В рассказе об Иоанне Крестителе мы видим двойников (Иисуса Христа и Иоанна Крестителя), Святую Троицу (в момент крещения Христа), нож, отрезавший голову Иоанна.
В рассказе об аресте Иисуса Христа в Гефсиманском саду мы видим двойников (Христа и Иуду) – и меч. То, что Иисус и Иуда – двойники-антиподы, хорошо видно и по тому, как во время Тайной вечери Иисус обращается к Иуде,[153] и по поцелую Иуды, и по тому, что Иуда находит смерть на дереве (в то время как Иисус умирает на кресте – «мировом древе»).
«Предающий же Его дал им знак, сказав: Кого я поцелую, Тот и есть, возьмите Его. И, тотчас подойдя к Иисусу, сказал: радуйся, Равви! И поцеловал Его. Иисус же сказал ему: друг, для чего ты пришел? Тогда подошли и возложили руки на Иисуса, и взяли Его. И вот, один из бывших с Иисусом, простерши руку, извлек меч свой и, ударив раба первосвященникова, отсек ему ухо. Тогда говорит ему Иисус: возврати меч твой в его место, ибо все, взявшие меч, мечом погибнут».

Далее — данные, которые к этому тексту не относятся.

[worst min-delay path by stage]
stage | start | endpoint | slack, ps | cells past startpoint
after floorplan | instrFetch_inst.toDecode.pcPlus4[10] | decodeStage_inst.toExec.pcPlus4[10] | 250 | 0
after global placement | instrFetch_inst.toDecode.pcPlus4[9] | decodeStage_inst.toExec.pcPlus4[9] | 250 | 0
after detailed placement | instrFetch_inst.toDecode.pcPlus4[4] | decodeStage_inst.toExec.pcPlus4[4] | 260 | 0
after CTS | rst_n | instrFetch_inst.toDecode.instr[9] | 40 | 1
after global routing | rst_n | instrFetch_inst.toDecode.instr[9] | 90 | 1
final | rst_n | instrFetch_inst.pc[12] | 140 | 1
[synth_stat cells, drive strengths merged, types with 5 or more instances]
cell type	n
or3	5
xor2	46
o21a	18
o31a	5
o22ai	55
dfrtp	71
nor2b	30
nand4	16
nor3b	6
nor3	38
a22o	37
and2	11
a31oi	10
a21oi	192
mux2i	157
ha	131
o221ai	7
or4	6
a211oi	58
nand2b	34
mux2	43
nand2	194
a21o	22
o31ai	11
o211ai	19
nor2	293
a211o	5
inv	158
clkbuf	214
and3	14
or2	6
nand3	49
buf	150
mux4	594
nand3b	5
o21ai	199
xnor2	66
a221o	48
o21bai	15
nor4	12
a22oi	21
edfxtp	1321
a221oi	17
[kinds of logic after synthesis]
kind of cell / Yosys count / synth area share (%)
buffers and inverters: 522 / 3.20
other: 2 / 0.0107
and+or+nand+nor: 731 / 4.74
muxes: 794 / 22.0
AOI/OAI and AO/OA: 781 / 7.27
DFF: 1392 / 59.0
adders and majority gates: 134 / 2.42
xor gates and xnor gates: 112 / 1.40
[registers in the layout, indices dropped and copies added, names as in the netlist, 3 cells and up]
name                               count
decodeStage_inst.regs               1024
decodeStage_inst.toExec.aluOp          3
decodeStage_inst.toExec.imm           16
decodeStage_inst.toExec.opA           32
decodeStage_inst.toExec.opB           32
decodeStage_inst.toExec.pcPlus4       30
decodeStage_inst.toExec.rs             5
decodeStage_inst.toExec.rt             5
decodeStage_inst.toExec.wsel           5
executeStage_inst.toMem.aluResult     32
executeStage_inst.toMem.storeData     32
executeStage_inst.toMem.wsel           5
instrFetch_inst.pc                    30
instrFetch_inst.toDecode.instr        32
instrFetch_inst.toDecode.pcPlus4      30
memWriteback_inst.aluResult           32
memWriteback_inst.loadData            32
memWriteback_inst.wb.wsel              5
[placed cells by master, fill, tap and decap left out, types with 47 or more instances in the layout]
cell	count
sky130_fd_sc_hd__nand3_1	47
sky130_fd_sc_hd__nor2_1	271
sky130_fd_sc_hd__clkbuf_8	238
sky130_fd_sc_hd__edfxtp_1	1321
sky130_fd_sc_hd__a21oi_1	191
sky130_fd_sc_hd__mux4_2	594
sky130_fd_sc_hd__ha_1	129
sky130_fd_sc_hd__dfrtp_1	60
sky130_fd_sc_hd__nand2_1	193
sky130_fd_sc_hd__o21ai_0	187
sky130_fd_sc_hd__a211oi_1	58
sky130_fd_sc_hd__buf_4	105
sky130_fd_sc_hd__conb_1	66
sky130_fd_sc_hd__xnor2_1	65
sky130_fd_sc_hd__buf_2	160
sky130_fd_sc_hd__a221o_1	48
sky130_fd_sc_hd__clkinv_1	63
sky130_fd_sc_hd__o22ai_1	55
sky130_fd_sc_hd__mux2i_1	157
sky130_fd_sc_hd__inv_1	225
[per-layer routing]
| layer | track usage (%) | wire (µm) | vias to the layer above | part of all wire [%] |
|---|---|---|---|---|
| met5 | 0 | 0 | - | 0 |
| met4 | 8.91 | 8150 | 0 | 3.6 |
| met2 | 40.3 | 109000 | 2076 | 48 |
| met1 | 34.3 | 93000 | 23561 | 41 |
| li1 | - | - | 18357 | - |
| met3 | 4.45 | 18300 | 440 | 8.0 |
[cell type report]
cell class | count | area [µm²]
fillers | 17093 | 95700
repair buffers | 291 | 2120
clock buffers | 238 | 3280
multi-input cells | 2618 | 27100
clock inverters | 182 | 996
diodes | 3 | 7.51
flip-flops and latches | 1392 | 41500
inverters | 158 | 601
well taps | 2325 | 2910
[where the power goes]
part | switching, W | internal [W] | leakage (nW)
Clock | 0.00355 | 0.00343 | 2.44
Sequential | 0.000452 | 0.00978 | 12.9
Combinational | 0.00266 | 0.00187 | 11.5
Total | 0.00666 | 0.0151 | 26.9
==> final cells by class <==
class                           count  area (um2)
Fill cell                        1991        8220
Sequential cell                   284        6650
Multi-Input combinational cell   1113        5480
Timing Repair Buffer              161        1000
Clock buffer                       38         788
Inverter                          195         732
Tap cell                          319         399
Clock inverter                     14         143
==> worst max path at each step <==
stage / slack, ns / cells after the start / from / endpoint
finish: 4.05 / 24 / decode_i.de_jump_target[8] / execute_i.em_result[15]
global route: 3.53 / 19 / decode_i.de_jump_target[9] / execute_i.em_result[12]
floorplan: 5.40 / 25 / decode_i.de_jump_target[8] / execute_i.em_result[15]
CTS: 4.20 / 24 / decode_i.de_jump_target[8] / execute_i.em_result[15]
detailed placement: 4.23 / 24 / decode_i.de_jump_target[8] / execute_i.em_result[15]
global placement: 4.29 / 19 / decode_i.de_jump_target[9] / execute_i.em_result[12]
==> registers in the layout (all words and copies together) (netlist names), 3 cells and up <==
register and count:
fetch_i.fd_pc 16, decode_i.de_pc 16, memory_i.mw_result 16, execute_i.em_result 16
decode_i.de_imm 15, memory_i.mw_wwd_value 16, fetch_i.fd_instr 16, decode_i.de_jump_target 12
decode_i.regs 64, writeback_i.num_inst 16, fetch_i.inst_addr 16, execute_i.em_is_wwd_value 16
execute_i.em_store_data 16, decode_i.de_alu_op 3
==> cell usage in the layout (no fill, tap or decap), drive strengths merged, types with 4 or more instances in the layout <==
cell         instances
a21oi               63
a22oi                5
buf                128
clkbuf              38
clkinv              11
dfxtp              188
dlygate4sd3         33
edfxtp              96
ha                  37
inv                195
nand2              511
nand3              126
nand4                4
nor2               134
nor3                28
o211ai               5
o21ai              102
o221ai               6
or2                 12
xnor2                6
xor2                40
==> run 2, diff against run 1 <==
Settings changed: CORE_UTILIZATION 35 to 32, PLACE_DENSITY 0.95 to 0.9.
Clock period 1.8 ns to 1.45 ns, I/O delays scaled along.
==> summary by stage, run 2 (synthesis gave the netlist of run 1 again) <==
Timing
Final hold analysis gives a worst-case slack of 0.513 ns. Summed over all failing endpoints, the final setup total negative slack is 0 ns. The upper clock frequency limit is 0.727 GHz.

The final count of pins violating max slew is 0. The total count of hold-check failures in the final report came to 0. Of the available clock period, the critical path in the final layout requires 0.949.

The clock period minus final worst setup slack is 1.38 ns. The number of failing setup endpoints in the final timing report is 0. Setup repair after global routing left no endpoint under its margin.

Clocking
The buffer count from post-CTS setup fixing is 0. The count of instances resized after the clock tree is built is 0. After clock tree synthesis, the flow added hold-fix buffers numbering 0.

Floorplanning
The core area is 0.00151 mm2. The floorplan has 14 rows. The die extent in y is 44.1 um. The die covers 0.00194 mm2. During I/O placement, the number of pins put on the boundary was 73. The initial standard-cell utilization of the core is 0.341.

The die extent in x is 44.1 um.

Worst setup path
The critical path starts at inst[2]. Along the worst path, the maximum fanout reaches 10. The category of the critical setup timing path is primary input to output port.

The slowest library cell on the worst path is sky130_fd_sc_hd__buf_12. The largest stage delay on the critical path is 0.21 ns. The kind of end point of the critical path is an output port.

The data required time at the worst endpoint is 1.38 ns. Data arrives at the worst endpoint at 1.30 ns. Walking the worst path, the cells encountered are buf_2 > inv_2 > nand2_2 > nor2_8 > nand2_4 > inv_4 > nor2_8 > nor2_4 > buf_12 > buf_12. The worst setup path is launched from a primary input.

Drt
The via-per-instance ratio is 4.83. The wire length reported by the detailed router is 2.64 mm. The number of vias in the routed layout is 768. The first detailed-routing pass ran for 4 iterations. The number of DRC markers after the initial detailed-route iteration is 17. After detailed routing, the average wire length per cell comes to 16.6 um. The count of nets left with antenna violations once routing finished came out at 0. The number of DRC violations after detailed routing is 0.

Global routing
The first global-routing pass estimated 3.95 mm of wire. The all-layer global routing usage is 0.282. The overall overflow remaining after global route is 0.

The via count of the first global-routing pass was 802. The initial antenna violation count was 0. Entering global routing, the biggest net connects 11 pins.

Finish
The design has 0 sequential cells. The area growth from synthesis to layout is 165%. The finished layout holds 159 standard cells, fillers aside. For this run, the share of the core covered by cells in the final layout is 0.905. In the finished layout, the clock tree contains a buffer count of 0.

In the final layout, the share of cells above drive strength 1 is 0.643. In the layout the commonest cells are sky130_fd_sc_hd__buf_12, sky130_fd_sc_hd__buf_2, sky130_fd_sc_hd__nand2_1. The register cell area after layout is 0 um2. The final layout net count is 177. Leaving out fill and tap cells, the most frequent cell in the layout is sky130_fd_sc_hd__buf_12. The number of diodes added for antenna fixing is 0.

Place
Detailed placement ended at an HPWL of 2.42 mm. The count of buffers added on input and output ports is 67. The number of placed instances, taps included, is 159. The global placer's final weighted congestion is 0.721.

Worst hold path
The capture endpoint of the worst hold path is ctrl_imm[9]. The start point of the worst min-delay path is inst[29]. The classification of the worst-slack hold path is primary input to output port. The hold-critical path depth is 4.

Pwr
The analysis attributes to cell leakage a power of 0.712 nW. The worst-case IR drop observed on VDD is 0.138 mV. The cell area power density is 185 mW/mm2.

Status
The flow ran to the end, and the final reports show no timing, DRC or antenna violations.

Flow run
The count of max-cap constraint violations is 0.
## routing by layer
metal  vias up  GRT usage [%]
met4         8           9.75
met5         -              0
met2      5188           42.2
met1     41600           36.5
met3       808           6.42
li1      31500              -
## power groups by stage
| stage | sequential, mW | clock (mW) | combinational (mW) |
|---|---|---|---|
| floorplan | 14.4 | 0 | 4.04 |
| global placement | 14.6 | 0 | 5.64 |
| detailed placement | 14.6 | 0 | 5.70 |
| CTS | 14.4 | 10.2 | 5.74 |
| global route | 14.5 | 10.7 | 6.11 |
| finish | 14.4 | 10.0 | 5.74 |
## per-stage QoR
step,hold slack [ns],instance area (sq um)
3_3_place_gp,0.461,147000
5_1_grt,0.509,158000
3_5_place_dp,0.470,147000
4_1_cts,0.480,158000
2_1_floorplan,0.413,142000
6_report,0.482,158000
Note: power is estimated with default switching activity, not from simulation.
--- src/logic/bp_pkg.sv ---
package bp_pkg;

	//////////////////////////////
	// table geometry
	//////////////////////////////

	// halfword pc
	localparam int PC_W     = 11;
	// pc[3:0] selects the set
	localparam int SET_W    = 4;
	localparam int NUM_SETS = 16;
	localparam int NUM_WAYS = 4;
	localparam int WAY_W    = 2;
	// pc[10:4] is the tag
	localparam int TAG_W    = 7;
	// isr flag on top of the tag
	localparam int KEY_W    = 8;
	localparam int ENTRY_W  = 22;
	localparam int LINE_W   = 88;

	// entry layout, valid | key | target | counter
	localparam int VALID_BIT = 21;
	localparam int KEY_MSB   = 20;
	localparam int KEY_LSB   = 13;
	localparam int TGT_MSB   = 12;
	localparam int TGT_LSB   = 2;
	localparam int CNT_MSB   = 1;
	localparam int CNT_LSB   = 0;

	// initial counter states
	localparam logic [1:0] CNT_WEAK_NT  = 2'b01;
	localparam logic [1:0] CNT_STRONG_T = 2'b11;

	// exe correction codes for the next pc select
	localparam logic [1:0] CORR_NONE = 2'b00;
	localparam logic [1:0] CORR_CNI  = 2'b10;
	localparam logic [1:0] CORR_PBT  = 2'b11;

	// beq bne blt bge bltu bgeu, msb first
	localparam int BTYPE_W  = 6;
	// beqz bnez, msb first
	localparam int CBTYPE_W = 2;

endpackage

--- src/logic/bht_lookup_if.sv ---
`timescale 1ns/1ps

// one table lookup, request in and result out
interface bht_lookup_if;
	import bp_pkg::*;

	// request side
	logic [SET_W-1:0]   set;
	logic [KEY_W-1:0]   key;

	// result side
	logic               hit;
	logic [WAY_W-1:0]   way;
	// matching entry, all zeros on a miss
	logic [ENTRY_W-1:0] entry;

	// pipeline stage asking for a lookup
	modport requester (output set, key, input hit, way, entry);
	// table answering it
	modport table_side (input set, key, output hit, way, entry);

endinterface

--- src/logic/bht_way_match.sv ---
`timescale 1ns/1ps

// tag compare across the four ways of one set
module bht_way_match (
	input  logic [bp_pkg::KEY_W-1:0]  key,
	input  logic [bp_pkg::LINE_W-1:0] line,
	bht_lookup_if.table_side          lk
);
	import bp_pkg::*;

	// per way hit, valid AND key compare
	logic [NUM_WAYS-1:0] way_hit;

	always_comb begin
		for (int w = 0; w < NUM_WAYS; w++) begin
			way_hit[w] = line[w*ENTRY_W + VALID_BIT] &&
				(line[w*ENTRY_W + KEY_LSB +: KEY_W] == key);
		end
	end

	// pick the matching way
	// allocation only writes on a miss so at most one way hits
	always_comb begin
		lk.hit   = 1'b0;
		lk.way   = '0;
		lk.entry = '0;
		for (int w = 0; w < NUM_WAYS; w++) begin
			if (way_hit[w] && !lk.hit) begin
				lk.hit   = 1'b1;
				lk.way   = WAY_W'(w);
				lk.entry = line[w*ENTRY_W +: ENTRY_W];
			end
		end
	end

endmodule

--- src/logic/bht_store.sv ---
`timescale 1ns/1ps

// branch history table storage
// 16 sets of 4 ways, one line per set
// three combinational read ports and one write port
module bht_store (
	input  logic                       CLK,
	input  logic                       nrst,
	input  logic                       en,
	input  logic                       stall,

	// read ports for fetch, decode and execute
	bht_lookup_if.table_side           if_lk,
	bht_lookup_if.table_side           id_lk,
	bht_lookup_if.table_side           exe_lk,

	// write port
	input  logic                       wr_en,
	// take the way from the set's fifo counter
	input  logic                       alloc,
	input  logic [bp_pkg::SET_W-1:0]   wr_set,
	input  logic [bp_pkg::WAY_W-1:0]   wr_way,
	input  logic [bp_pkg::ENTRY_W-1:0] wr_entry
);
	import bp_pkg::*;

	//////////////////////////////
	// storage
	//////////////////////////////

	// one line holds the four ways of a set
	// way 0 sits in the low bits
	logic [LINE_W-1:0] lines [NUM_SETS];

	// fifo victim pointer per set
	logic [WAY_W-1:0]  fifo_cnt [NUM_SETS];

	// way actually written this cycle
	logic [WAY_W-1:0]  wr_way_sel;

	// write only moves when the pipeline does
	logic              wr_fire;

	//////////////////////////////
	// read ports
	//////////////////////////////

	logic [LINE_W-1:0] if_line;
	logic [LINE_W-1:0] id_line;
	logic [LINE_W-1:0] exe_line;

	// set select, no read latency
	assign if_line  = lines[if_lk.set];
	assign id_line  = lines[id_lk.set];
	assign exe_line = lines[exe_lk.set];

	// fetch stage compare
	bht_way_match u_if_match (
		.key  (if_lk.key),
		.line (if_line),
		.lk   (if_lk)
	);

	// decode stage compare
	bht_way_match u_id_match (
		.key  (id_lk.key),
		.line (id_line),
		.lk   (id_lk)
	);

	// execute stage compare
	bht_way_match u_exe_match (
		.key  (exe_lk.key),
		.line (exe_line),
		.lk   (exe_lk)
	);

	//////////////////////////////
	// write port
	//////////////////////////////

	// allocation ignores wr_way and uses the fifo pointer
	assign wr_way_sel = alloc ? fifo_cnt[wr_set] : wr_way;
	assign wr_fire    = wr_en && en && !stall;

	always_ff @(posedge CLK) begin
		if (!nrst) begin
			// all entries invalid, pointers back at way 0
			for (int s = 0; s < NUM_SETS; s++) begin
				lines[s]    <= '0;
				fifo_cnt[s] <= '0;
			end
		end else if (wr_fire) begin
			// only the selected way of the line changes
			lines[wr_set][wr_way_sel*ENTRY_W +: ENTRY_W] <= wr_entry;
			// oldest way becomes the next victim
			if (alloc) begin
				fifo_cnt[wr_set] <= fifo_cnt[wr_set] + 1'b1;
			end
		end
	end

endmodule

--- src/logic/bht_update.sv ---
`timescale 1ns/1ps

// picks the single table write of a cycle
// priority is allocate, then retarget, then counter training
module bht_update (
	input  logic                        en,
	input  logic                        stall,

	bht_lookup_if.requester             id_lk,
	bht_lookup_if.requester             exe_lk,

	// decode stage info
	input  logic                        id_is_jump,
	input  logic                        id_is_btype,
	// register indirect jump (jalr, c.jr, c.jalr)
	input  logic                        id_sel_opBR,
	input  logic [bp_pkg::PC_W-1:0]     id_branchtarget,

	// execute stage outcome
	input  logic                        exe_active,
	input  logic                        taken,

	// write port to the table
	output logic                        wr_en,
	output logic                        alloc,
	output logic [bp_pkg::SET_W-1:0]    wr_set,
	output logic [bp_pkg::WAY_W-1:0]    wr_way,
	output logic [bp_pkg::ENTRY_W-1:0]  wr_entry
);
	import bp_pkg::*;

	logic               do_alloc;
	logic               do_retgt;
	logic               do_train;
	logic [1:0]         cnt;
	logic [1:0]         cnt_next;
	logic [ENTRY_W-1:0] new_entry;
	logic [ENTRY_W-1:0] retgt_entry;
	logic [ENTRY_W-1:0] train_entry;

	// new branch or jump not yet in the table
	assign do_alloc = (id_is_btype || id_is_jump) && !id_lk.hit;

	// indirect jump whose stored target went stale
	assign do_retgt = id_is_jump && id_sel_opBR && id_lk.hit &&
		(id_lk.entry[TGT_MSB:TGT_LSB] != id_branchtarget);

	// saturating counter step from the resolved outcome
	assign cnt = exe_lk.entry[CNT_MSB:CNT_LSB];

	always_comb begin
		cnt_next = cnt;
		if (taken && cnt != 2'b11) begin
			cnt_next = cnt + 2'b01;
		end else if (!taken && cnt != 2'b00) begin
			cnt_next = cnt - 2'b01;
		end
	end

	// skip the write when the counter is already saturated
	assign do_train = exe_active && exe_lk.hit && (cnt_next != cnt);

	// candidate entries
	always_comb begin
		new_entry                   = '0;
		new_entry[VALID_BIT]        = 1'b1;
		new_entry[KEY_MSB:KEY_LSB]  = id_lk.key;
		new_entry[TGT_MSB:TGT_LSB]  = id_branchtarget;
		// jumps start strongly taken, branches weakly not taken
		new_entry[CNT_MSB:CNT_LSB]  = id_is_jump ? CNT_STRONG_T : CNT_WEAK_NT;

		retgt_entry                  = id_lk.entry;
		retgt_entry[TGT_MSB:TGT_LSB] = id_branchtarget;

		train_entry                  = exe_lk.entry;
		train_entry[CNT_MSB:CNT_LSB] = cnt_next;
	end

	// write select, training is the fallback
	always_comb begin
		wr_set   = exe_lk.set;
		wr_way   = exe_lk.way;
		wr_entry = train_entry;
		if (do_alloc) begin
			wr_set   = id_lk.set;
			wr_way   = id_lk.way;
			wr_entry = new_entry;
		end else if (do_retgt) begin
			wr_set   = id_lk.set;
			wr_way   = id_lk.way;
			wr_entry = retgt_entry;
		end
	end

	assign alloc = do_alloc;
	assign wr_en = en && !stall && (do_alloc || do_retgt || do_train);

endmodule

--- src/logic/branch_resolve.sv ---
`timescale 1ns/1ps

// execute stage branch resolution
// compares the alu outcome with the stored prediction
module branch_resolve (
	bht_lookup_if.requester             exe_lk,

	// alu flags
	input  logic                        exe_z,
	input  logic                        exe_less,
	input  logic [bp_pkg::BTYPE_W-1:0]  exe_btype,
	input  logic [bp_pkg::CBTYPE_W-1:0] exe_c_btype,

	output logic                        exe_active,
	output logic                        taken,
	output logic                        mispredict,
	output logic [1:0]                  exe_correction,
	// predicted branch target
	output logic [bp_pkg::PC_W-1:0]     exe_PBT,
	// correct next instruction
	output logic [bp_pkg::PC_W-1:0]     exe_CNI
);
	import bp_pkg::*;

	logic predict;
	logic is_compressed;

	// any branch type present in execute
	assign exe_active    = |exe_btype || |exe_c_btype;
	assign is_compressed = |exe_c_btype;

	// outcome per branch type
	// signed and unsigned compares share the less flag
	assign taken = (exe_btype[5] &&  exe_z)    ||
	               (exe_btype[4] && !exe_z)    ||
	               (exe_btype[3] &&  exe_less) ||
	               (exe_btype[2] && !exe_less) ||
	               (exe_btype[1] &&  exe_less) ||
	               (exe_btype[0] && !exe_less) ||
	               (exe_c_btype[1] &&  exe_z)  ||
	               (exe_c_btype[0] && !exe_z);

	// counter msb is the prediction, zero on a miss
	assign predict    = exe_lk.entry[CNT_MSB];
	assign mispredict = exe_active && (predict != taken);

	// wrongly taken goes back to the fall through pc
	// wrongly not taken jumps to the stored target
	always_comb begin
		exe_correction = CORR_NONE;
		if (mispredict) begin
			exe_correction = taken ? CORR_PBT : CORR_CNI;
		end
	end

	assign exe_PBT = exe_lk.entry[TGT_MSB:TGT_LSB];

	// pc rebuilt from the stored tag and the set
	// step is one halfword for a compressed branch, two otherwise
	assign exe_CNI = {exe_lk.entry[KEY_MSB-1:KEY_LSB], exe_lk.set} +
		(is_compressed ? PC_W'(1) : PC_W'(2));

endmodule

--- src/logic/flush_ctrl.sv ---
`timescale 1ns/1ps

// flush generation and decode jump check
module flush_ctrl (
	input  logic                    CLK,
	input  logic                    nrst,
	input  logic                    en,
	input  logic                    stall,

	bht_lookup_if.requester         id_lk,
	input  logic                    id_is_jump,
	input  logic                    id_sel_opBR,
	input  logic [bp_pkg::PC_W-1:0] id_branchtarget,

	input  logic                    mispredict,

	output logic                    flush,
	output logic                    id_jump_in_bht
);
	import bp_pkg::*;

	// delayed flush state
	logic flush_q;
	logic flush_d;
	logic tgt_match;
	logic jump_unknown;

	assign tgt_match = id_lk.entry[TGT_MSB:TGT_LSB] == id_branchtarget;

	// direct jump missing, or indirect jump hit with a stale target
	assign jump_unknown = id_is_jump &&
		((!id_sel_opBR && !id_lk.hit) || (id_sel_opBR && id_lk.hit && !tgt_match));

	// no new request while the delayed flush is out
	assign flush_d = !flush_q && (mispredict || jump_unknown);
	assign flush   = flush_q || mispredict;

	always_ff @(posedge CLK) begin
		if (!nrst) begin
			flush_q <= 1'b0;
		end else if (en && !stall) begin
			flush_q <= flush_d;
		end
	end

	// decode may use the table target for this jump
	assign id_jump_in_bht = id_is_jump && id_lk.hit && (!id_sel_opBR || tgt_match);

endmodule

Ритуальный нож проявился не только в этом мече, но и, видимо, в копье, которое римский солдат вонзил в бок распятого Христа. Интересно, что есть апокрифическая легенда (пусть довольно нелепая), связывающая рану от копья с Иудой (то есть копье – с двойником). Согласно апокрифу «Арабское евангелие детства Спасителя», Иуда Искариот жил в одном селении с Иисусом и был одержим сатаной. Когда мать привела его на лечение к маленькому Христу, Иуда, разозлившись, укусил Иисуса за бок, после чего разрыдался и был исцелен. «И тот бок Иисуса, который ему Иуда поранил, иудеи потом копьем пронзили».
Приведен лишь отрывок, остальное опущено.